- PROBLEM TO SOLVE:
Pull every line that includes the word "Placed" from the data.

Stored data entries
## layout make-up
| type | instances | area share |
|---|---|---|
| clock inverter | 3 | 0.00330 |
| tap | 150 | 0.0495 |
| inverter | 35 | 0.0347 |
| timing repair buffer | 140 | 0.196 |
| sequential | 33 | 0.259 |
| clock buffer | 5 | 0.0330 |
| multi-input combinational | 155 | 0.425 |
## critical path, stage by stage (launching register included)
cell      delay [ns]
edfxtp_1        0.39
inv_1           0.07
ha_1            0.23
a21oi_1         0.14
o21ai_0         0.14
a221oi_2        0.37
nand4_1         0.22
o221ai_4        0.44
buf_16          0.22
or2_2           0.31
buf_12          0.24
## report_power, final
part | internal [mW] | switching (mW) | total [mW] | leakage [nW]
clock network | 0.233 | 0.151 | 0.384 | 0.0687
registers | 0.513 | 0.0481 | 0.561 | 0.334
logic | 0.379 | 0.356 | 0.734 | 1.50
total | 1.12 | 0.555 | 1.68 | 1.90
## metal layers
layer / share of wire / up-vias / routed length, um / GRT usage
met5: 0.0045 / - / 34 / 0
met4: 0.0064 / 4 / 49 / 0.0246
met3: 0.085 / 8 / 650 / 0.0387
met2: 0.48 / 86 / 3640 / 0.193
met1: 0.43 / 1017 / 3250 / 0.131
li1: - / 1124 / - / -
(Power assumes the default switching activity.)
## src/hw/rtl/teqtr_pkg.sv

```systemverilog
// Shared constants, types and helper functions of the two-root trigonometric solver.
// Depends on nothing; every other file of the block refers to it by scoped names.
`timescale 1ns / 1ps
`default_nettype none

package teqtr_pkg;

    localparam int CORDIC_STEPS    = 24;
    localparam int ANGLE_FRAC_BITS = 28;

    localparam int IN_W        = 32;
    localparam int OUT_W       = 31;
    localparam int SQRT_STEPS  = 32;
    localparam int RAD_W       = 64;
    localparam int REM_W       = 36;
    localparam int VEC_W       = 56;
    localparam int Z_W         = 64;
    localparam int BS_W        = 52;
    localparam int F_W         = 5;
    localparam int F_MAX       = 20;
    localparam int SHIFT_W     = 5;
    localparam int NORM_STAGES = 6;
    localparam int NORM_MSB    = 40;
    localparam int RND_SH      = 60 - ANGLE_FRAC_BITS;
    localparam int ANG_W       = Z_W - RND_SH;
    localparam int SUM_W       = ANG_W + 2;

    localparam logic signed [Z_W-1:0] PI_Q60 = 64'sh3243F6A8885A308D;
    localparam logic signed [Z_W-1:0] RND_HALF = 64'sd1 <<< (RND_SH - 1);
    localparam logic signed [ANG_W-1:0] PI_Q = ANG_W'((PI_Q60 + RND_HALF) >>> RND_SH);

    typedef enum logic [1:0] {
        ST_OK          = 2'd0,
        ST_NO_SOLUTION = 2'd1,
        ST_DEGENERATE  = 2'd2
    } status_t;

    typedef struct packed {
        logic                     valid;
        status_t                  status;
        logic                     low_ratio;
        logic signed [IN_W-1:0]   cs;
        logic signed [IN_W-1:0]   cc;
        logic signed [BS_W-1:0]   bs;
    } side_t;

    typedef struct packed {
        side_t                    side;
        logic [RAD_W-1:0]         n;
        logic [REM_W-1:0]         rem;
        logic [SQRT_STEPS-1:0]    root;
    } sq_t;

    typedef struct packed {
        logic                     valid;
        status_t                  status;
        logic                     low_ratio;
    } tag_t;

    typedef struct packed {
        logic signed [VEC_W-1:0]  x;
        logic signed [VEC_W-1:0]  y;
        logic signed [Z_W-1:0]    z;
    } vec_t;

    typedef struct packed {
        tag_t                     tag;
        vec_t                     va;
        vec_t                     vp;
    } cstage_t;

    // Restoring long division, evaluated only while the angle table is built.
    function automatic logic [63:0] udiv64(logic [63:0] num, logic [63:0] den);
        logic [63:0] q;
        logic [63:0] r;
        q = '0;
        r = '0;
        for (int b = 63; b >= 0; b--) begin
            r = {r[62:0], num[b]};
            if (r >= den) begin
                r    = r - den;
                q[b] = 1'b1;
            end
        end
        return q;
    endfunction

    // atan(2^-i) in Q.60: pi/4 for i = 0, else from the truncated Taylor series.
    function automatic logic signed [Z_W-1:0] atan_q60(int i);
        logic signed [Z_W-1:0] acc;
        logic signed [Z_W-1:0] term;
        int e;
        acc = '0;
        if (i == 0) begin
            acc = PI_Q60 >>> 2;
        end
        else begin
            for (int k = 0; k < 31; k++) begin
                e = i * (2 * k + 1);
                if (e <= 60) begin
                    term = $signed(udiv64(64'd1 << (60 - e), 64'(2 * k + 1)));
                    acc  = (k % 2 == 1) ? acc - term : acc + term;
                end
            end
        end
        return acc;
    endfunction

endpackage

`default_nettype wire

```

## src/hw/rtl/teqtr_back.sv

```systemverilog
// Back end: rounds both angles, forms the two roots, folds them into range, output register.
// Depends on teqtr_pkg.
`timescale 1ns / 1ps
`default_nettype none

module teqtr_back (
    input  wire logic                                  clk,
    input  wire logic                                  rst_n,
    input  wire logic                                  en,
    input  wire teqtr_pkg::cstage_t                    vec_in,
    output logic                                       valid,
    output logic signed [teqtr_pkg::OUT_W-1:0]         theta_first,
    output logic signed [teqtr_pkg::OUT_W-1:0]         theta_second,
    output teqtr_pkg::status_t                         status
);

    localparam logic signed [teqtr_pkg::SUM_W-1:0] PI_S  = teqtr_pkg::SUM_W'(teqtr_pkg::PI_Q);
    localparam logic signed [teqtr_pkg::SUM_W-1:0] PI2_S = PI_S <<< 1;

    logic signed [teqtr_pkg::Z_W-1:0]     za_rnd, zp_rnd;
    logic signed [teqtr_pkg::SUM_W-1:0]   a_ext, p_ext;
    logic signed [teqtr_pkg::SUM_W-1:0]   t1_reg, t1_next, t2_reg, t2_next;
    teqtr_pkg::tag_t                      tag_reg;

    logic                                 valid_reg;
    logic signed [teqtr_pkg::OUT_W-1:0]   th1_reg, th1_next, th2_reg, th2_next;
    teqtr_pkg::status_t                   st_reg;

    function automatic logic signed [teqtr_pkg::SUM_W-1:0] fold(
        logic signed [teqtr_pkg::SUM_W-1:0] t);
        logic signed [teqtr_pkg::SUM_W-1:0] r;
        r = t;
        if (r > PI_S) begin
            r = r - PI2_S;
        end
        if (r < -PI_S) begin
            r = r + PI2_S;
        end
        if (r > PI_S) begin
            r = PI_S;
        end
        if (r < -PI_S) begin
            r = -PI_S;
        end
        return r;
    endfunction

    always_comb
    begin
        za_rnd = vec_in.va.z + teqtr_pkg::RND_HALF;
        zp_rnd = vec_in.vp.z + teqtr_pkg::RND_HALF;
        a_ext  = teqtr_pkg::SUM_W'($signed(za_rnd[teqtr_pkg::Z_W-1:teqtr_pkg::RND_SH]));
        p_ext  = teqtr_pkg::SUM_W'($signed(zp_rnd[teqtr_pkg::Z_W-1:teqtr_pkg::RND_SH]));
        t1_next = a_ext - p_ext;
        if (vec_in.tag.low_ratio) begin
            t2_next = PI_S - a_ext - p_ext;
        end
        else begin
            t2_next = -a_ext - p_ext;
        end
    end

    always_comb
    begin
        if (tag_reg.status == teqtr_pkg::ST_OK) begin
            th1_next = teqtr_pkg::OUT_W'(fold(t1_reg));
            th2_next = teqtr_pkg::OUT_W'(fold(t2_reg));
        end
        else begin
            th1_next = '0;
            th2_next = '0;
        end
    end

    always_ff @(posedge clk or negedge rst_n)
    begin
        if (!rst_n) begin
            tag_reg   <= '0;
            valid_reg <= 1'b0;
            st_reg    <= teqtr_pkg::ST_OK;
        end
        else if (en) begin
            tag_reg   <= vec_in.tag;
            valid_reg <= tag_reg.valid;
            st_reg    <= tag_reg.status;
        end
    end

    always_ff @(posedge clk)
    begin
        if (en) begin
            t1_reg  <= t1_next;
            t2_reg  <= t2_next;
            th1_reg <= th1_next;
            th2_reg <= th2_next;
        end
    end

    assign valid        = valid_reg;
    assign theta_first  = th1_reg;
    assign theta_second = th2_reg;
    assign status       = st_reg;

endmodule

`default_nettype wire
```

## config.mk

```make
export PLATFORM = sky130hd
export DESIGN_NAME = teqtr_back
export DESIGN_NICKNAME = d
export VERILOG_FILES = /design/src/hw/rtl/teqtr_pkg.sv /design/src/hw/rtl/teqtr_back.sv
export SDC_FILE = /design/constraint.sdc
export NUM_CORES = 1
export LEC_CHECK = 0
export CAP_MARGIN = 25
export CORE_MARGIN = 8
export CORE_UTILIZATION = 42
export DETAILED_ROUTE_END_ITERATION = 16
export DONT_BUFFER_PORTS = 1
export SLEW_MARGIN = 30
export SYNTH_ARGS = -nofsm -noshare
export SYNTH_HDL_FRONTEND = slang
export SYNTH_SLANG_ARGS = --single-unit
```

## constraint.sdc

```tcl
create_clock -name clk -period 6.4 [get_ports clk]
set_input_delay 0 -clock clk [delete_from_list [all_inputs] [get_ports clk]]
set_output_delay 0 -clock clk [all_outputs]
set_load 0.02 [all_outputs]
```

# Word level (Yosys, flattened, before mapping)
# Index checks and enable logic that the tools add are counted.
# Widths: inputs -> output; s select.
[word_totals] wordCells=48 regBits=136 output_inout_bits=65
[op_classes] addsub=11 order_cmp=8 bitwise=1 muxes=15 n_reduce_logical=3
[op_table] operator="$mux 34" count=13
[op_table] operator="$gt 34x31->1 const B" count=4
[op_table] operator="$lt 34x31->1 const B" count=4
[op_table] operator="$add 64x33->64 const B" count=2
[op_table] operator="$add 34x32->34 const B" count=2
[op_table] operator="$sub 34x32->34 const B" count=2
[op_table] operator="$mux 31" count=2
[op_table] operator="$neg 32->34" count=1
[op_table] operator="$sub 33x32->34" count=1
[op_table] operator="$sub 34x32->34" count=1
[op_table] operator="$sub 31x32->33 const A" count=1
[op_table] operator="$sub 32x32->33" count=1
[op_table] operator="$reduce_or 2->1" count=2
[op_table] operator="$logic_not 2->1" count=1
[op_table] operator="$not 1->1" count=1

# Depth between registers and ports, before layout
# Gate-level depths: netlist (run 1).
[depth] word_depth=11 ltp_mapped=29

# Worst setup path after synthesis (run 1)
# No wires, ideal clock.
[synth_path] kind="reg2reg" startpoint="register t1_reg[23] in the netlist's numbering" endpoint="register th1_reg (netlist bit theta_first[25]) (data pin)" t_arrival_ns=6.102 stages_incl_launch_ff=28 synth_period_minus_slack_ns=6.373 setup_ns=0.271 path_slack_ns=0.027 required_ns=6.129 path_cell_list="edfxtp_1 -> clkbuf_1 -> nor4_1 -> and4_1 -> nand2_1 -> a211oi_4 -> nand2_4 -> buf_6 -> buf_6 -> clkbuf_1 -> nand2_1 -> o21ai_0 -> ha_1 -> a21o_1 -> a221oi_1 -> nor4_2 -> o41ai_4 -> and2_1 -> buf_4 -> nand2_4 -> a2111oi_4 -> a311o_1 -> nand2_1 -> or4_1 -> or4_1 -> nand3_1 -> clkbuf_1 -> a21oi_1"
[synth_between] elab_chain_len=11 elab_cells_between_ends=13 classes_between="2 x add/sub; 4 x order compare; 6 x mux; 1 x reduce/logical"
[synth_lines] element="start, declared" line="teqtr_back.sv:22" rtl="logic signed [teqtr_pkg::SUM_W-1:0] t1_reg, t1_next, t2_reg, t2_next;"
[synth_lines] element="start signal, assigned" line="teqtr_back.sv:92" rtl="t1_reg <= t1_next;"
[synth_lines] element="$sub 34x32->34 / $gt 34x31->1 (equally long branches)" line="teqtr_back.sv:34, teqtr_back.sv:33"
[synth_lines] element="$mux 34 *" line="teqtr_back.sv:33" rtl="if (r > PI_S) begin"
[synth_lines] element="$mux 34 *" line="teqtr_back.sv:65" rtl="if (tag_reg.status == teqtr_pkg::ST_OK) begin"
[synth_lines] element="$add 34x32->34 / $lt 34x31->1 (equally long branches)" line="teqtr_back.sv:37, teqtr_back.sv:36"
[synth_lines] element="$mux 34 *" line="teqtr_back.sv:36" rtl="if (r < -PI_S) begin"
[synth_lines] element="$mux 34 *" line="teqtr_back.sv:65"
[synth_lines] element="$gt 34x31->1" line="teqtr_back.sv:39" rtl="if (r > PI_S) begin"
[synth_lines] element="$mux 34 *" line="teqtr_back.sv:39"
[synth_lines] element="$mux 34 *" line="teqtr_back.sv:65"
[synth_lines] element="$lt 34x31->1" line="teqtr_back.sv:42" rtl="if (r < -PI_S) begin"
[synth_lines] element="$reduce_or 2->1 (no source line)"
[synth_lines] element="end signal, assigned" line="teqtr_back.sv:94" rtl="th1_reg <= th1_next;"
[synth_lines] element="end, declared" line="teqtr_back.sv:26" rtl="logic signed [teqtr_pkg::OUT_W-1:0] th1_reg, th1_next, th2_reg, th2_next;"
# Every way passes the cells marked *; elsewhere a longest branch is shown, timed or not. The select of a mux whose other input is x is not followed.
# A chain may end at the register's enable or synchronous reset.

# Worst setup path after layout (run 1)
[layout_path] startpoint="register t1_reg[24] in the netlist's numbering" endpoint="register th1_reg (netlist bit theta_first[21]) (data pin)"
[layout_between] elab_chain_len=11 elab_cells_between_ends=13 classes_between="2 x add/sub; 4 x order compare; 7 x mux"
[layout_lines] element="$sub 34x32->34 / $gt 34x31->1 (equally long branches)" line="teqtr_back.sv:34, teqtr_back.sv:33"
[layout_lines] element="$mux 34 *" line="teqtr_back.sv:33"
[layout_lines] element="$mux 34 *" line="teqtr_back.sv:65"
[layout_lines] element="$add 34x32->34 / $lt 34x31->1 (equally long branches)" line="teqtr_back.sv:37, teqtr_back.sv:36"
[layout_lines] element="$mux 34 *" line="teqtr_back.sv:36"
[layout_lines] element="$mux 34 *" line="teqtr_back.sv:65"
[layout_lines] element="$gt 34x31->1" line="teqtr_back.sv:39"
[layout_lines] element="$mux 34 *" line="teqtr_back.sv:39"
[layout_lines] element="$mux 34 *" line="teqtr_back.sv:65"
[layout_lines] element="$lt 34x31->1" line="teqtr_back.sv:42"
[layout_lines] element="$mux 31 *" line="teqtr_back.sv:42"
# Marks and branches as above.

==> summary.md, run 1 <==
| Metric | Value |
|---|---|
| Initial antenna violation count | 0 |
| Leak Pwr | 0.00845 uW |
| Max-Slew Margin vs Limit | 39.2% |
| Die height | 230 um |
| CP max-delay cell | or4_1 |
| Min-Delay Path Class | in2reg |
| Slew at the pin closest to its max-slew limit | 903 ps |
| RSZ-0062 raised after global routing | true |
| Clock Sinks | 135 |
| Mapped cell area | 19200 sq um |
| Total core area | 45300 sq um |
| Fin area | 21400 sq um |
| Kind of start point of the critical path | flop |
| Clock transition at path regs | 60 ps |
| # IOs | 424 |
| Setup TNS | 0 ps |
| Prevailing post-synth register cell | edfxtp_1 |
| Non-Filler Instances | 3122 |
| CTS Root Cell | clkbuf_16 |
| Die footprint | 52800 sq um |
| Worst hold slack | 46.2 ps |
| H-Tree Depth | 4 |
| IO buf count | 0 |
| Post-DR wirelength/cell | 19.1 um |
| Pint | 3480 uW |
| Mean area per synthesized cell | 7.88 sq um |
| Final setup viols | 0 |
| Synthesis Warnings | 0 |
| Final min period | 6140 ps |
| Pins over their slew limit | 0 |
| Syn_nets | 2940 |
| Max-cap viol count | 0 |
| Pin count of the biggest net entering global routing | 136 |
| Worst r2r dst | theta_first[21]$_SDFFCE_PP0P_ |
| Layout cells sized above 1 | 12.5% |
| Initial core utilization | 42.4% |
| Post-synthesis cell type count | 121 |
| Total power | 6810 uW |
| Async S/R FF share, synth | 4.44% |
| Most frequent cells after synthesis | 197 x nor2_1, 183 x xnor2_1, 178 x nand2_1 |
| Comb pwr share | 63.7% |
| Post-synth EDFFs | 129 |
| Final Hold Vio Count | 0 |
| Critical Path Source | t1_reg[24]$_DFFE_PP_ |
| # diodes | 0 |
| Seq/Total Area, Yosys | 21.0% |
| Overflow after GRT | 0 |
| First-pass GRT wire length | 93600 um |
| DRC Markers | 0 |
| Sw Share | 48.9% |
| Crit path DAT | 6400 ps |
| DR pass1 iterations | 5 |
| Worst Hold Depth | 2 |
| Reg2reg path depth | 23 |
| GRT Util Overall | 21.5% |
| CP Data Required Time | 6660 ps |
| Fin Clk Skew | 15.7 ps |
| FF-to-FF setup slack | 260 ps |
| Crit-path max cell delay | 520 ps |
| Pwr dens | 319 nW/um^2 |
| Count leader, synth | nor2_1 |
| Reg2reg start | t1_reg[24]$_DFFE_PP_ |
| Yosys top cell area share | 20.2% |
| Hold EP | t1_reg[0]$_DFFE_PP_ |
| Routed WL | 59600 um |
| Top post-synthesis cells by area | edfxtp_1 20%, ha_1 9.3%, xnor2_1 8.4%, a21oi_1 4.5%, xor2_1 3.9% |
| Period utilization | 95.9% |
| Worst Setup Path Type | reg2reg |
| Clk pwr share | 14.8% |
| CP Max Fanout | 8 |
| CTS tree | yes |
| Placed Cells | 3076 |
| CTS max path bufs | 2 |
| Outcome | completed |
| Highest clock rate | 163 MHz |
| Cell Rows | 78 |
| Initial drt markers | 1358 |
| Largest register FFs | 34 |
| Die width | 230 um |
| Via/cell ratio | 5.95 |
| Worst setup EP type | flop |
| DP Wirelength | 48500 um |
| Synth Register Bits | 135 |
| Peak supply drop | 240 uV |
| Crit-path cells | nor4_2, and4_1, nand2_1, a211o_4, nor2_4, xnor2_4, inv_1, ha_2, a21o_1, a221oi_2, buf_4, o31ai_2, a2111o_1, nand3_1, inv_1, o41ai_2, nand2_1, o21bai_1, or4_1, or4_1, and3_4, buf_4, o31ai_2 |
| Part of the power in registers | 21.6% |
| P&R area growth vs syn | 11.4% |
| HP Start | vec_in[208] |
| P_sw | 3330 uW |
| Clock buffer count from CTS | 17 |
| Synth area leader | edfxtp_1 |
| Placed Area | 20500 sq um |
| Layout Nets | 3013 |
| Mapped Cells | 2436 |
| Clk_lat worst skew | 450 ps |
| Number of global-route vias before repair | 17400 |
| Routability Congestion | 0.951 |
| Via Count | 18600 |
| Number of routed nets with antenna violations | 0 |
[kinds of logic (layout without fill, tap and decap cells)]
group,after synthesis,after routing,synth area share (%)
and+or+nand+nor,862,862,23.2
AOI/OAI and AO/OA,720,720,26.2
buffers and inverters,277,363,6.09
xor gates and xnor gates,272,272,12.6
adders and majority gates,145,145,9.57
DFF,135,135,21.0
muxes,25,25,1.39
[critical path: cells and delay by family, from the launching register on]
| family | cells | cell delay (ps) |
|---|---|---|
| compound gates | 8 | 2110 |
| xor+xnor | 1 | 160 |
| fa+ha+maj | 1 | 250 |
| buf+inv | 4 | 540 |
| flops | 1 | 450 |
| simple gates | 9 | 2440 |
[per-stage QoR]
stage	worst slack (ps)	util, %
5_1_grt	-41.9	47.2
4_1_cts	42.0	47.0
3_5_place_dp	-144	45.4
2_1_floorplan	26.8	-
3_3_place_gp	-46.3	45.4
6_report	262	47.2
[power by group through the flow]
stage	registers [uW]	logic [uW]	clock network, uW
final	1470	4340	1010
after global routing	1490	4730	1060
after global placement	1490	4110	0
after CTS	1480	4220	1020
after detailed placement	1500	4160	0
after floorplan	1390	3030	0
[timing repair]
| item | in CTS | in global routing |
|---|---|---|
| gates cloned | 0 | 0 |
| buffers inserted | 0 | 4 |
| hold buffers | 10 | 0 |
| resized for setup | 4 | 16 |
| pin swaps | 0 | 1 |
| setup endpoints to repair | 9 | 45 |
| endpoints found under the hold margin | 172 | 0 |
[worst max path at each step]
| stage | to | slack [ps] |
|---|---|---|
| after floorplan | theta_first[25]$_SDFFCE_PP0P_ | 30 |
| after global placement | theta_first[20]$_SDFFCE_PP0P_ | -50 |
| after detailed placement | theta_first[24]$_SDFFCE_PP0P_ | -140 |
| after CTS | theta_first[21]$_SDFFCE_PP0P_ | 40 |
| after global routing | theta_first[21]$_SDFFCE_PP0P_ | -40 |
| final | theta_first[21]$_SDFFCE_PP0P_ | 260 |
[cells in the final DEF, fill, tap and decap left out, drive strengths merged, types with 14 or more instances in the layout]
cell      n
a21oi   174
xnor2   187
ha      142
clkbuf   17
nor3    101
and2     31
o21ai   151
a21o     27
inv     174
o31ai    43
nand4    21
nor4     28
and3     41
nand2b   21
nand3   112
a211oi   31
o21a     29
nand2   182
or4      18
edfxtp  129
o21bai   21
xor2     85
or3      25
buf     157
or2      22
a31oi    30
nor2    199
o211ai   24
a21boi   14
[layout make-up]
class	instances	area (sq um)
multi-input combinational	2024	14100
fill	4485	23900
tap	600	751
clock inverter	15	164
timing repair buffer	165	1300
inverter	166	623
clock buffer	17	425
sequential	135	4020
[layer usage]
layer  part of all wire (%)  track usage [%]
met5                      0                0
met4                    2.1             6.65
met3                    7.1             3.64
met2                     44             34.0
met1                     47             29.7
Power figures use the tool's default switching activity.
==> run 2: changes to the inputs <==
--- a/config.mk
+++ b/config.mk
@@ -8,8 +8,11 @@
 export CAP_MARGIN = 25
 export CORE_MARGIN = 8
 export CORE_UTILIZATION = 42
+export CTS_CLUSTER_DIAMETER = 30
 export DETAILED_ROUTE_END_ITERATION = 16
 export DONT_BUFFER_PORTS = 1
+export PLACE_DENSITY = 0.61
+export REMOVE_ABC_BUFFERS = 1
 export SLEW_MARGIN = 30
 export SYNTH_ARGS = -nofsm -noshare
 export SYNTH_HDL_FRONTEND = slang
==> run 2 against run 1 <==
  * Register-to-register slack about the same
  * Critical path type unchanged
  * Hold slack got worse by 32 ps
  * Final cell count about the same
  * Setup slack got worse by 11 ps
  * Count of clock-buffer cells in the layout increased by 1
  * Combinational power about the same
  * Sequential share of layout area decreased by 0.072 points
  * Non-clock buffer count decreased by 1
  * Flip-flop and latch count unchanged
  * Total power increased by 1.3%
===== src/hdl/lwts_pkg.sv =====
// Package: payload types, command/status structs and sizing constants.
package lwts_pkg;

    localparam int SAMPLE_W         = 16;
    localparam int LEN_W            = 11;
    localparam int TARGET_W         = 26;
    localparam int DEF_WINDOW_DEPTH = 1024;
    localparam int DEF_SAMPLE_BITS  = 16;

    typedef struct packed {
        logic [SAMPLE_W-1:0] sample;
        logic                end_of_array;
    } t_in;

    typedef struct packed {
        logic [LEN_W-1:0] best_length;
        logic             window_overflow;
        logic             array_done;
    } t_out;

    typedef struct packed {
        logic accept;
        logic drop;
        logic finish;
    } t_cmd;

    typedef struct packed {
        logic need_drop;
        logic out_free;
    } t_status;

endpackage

- OUTPUT:
| Placed Cells | 3076 |
| Placed Area | 20500 sq um |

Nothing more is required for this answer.